Collected data entries
------------

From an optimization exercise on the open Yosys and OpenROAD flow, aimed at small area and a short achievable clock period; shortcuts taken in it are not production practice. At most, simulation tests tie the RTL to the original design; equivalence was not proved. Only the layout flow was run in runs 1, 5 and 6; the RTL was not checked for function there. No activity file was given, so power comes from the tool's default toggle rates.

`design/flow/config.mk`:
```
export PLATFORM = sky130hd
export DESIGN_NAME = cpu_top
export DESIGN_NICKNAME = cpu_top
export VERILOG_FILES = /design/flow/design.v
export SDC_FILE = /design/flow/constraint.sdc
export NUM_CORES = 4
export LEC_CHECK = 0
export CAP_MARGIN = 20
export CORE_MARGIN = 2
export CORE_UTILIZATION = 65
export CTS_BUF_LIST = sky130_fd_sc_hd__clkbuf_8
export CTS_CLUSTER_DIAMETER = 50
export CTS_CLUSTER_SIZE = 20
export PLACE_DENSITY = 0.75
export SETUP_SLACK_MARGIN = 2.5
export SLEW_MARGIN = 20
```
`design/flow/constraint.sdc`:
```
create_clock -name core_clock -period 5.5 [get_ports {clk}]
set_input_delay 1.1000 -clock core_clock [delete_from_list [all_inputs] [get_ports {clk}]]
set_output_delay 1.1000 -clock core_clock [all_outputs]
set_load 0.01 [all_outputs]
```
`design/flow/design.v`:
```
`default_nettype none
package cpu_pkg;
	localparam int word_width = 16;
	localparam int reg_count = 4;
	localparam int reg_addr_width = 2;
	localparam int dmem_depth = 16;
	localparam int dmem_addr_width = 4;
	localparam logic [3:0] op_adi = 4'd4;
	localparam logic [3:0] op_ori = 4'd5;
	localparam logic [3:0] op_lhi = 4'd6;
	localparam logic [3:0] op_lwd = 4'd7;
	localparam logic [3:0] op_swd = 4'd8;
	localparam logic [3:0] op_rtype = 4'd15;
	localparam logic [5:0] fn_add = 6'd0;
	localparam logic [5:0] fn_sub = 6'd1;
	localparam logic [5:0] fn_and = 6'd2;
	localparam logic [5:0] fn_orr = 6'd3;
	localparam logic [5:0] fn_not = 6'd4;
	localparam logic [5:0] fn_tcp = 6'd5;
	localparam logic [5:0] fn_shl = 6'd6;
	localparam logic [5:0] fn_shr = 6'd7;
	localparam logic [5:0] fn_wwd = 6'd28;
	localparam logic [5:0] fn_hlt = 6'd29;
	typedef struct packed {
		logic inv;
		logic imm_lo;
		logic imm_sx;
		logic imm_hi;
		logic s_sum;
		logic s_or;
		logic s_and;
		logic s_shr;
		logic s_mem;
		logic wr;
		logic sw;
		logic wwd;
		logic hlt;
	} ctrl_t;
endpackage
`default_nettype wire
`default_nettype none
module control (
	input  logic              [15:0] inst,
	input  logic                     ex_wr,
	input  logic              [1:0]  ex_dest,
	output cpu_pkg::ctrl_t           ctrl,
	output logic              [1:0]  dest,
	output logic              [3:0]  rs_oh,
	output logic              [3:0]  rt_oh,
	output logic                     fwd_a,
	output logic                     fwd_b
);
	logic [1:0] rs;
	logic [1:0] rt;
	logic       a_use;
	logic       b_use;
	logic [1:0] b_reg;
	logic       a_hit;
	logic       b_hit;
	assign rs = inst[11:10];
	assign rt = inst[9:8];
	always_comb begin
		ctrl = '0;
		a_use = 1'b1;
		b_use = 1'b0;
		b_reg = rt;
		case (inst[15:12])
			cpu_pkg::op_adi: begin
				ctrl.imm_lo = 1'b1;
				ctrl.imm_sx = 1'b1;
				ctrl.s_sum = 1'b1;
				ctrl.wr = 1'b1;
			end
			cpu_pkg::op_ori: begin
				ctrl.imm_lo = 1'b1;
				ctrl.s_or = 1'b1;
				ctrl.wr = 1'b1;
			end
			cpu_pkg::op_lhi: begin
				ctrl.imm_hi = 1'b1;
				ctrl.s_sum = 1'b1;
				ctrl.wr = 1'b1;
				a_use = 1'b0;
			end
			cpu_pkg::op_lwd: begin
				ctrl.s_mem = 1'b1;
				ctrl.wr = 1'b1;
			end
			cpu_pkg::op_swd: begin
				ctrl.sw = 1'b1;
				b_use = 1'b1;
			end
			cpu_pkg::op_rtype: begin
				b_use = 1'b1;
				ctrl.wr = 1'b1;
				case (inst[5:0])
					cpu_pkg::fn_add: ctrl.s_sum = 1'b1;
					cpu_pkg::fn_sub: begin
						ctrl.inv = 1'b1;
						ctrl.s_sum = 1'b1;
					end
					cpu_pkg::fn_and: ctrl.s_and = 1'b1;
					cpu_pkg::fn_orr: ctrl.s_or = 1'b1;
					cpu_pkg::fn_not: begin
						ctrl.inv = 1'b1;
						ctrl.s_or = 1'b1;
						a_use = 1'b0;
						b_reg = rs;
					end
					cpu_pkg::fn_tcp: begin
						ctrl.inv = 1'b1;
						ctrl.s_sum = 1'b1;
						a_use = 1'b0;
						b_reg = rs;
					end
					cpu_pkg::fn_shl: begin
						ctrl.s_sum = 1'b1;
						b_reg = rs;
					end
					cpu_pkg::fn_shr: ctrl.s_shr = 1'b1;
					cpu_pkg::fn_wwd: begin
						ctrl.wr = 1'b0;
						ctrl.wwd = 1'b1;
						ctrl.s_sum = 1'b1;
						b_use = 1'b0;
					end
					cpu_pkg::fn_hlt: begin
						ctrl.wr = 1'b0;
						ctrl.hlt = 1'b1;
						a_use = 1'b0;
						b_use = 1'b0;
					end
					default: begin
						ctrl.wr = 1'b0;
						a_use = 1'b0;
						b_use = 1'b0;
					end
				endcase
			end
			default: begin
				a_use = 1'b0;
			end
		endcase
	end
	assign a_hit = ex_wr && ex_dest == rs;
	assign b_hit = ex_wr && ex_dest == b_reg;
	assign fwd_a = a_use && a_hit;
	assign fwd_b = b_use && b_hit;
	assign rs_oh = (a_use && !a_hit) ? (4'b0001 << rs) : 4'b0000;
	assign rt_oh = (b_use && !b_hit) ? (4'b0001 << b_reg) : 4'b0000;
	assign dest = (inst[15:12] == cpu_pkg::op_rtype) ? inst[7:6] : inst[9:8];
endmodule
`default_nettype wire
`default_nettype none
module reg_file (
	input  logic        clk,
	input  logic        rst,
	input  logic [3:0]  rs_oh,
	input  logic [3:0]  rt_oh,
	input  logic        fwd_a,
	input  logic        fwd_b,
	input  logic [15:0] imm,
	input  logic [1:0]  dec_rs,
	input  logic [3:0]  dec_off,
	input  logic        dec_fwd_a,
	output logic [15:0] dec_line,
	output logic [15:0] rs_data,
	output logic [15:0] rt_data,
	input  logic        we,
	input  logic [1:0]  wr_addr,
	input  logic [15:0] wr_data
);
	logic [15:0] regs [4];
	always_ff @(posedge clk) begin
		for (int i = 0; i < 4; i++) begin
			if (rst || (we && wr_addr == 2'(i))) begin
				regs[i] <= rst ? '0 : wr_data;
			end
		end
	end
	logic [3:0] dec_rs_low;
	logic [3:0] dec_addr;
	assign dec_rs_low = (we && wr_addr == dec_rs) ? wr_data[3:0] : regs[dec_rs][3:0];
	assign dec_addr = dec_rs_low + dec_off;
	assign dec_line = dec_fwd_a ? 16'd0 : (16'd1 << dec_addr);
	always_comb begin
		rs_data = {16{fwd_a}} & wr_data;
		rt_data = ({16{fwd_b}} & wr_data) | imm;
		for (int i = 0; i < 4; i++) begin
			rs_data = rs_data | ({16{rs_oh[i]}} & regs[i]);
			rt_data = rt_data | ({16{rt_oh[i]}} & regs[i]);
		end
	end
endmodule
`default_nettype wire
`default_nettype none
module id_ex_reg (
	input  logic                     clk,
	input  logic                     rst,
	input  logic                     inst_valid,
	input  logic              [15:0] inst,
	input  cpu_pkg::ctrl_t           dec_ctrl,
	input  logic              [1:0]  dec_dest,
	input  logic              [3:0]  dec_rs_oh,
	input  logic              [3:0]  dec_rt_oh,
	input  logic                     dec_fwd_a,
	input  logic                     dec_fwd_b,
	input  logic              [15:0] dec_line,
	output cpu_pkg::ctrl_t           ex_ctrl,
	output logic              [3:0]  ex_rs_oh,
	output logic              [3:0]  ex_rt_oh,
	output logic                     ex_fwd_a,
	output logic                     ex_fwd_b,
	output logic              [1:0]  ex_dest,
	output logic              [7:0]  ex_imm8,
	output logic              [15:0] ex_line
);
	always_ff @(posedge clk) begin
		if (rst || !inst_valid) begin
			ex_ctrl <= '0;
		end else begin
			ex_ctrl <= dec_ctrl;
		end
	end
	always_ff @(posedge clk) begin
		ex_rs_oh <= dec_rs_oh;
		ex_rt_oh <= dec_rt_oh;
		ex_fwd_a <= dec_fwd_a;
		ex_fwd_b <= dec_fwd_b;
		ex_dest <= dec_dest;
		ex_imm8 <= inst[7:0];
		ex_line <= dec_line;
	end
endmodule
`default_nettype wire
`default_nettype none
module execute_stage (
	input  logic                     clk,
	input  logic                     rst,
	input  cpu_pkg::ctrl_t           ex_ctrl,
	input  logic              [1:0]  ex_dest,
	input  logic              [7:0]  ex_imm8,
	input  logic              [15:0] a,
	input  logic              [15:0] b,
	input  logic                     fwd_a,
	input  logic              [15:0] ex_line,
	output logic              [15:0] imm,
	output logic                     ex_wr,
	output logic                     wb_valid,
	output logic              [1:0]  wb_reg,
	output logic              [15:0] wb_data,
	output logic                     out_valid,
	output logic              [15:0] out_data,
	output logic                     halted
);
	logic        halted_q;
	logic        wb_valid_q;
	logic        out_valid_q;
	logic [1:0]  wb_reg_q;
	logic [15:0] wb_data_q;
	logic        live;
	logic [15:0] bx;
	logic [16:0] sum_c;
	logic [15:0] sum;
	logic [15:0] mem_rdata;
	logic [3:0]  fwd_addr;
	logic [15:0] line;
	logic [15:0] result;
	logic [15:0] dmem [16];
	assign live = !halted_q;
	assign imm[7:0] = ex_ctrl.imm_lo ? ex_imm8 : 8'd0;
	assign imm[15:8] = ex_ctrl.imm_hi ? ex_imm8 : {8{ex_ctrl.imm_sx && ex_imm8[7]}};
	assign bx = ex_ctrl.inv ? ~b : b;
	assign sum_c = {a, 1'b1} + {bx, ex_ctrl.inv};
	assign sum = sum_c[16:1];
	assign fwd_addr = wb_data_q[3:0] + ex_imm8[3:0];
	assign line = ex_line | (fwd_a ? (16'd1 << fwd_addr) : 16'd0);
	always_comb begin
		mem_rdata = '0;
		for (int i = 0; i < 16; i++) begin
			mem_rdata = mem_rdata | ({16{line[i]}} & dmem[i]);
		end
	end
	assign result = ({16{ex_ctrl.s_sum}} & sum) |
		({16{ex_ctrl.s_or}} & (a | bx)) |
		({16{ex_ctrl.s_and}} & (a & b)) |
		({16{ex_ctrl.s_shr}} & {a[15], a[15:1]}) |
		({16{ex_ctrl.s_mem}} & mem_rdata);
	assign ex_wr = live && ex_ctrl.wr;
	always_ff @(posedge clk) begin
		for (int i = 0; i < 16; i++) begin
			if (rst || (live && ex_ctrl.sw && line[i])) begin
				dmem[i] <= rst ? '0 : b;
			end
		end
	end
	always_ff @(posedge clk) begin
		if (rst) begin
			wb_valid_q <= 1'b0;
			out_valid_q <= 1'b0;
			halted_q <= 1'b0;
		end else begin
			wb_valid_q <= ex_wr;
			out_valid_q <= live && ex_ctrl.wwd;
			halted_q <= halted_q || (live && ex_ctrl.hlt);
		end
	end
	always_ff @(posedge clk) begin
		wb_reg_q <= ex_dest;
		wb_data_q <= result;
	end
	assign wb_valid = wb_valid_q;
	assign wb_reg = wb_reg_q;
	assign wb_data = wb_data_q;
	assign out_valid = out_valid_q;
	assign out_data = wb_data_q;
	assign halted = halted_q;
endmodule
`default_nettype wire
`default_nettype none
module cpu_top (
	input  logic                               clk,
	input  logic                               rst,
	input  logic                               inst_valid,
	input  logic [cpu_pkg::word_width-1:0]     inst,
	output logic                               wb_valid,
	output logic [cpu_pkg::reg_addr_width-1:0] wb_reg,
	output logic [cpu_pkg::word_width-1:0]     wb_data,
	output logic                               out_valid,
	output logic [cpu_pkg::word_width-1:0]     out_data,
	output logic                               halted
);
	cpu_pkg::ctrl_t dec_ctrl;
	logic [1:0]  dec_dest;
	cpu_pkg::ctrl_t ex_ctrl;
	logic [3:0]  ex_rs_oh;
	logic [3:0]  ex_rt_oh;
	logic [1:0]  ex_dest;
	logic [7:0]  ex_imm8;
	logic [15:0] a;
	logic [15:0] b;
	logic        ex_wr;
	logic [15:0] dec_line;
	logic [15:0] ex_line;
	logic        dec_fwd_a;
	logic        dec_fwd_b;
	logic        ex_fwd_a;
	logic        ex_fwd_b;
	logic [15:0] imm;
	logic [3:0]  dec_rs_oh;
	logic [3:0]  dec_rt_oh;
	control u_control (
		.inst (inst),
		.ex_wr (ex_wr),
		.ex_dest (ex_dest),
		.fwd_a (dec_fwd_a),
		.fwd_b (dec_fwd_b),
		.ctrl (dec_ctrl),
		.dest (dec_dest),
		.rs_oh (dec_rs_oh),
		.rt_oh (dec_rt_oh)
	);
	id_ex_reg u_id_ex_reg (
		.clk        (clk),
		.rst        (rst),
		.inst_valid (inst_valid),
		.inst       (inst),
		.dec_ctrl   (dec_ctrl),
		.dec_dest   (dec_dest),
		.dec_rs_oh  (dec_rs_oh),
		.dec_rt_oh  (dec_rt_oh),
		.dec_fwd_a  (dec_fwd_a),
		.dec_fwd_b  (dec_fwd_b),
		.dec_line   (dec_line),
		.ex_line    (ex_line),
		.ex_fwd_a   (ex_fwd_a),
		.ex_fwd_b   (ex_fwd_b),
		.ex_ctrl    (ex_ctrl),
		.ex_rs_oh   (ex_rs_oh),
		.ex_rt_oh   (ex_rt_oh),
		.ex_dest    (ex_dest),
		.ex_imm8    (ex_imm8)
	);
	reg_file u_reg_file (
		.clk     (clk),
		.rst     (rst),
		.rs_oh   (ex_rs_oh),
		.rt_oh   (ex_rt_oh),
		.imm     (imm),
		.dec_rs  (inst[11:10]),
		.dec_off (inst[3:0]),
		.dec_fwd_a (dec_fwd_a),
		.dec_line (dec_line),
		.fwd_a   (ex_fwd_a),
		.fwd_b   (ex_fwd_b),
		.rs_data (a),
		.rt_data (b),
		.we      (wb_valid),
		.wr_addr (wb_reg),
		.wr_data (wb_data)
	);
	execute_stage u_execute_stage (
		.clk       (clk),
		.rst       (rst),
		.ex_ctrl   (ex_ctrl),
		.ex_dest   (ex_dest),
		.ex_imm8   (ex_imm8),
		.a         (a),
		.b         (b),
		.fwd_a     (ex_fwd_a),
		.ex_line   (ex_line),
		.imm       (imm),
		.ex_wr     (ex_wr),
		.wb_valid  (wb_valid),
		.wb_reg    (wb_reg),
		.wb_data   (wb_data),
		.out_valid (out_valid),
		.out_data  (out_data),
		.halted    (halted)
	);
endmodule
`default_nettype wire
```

------------

- **Work to complete**
The lines sought are those in the data above that include the string "period"; copy each one.

- **Solution to this exercise**
From an optimization exercise on the open Yosys and OpenROAD flow, aimed at small area and a short achievable clock period; shortcuts taken in it are not production practice. At most, simulation tests tie the RTL to the original design; equivalence was not proved. Only the layout flow was run in runs 1, 5 and 6; the RTL was not checked for function there. No activity file was given, so power comes from the tool's default toggle rates.
create_clock -name core_clock -period 5.5 [get_ports {clk}]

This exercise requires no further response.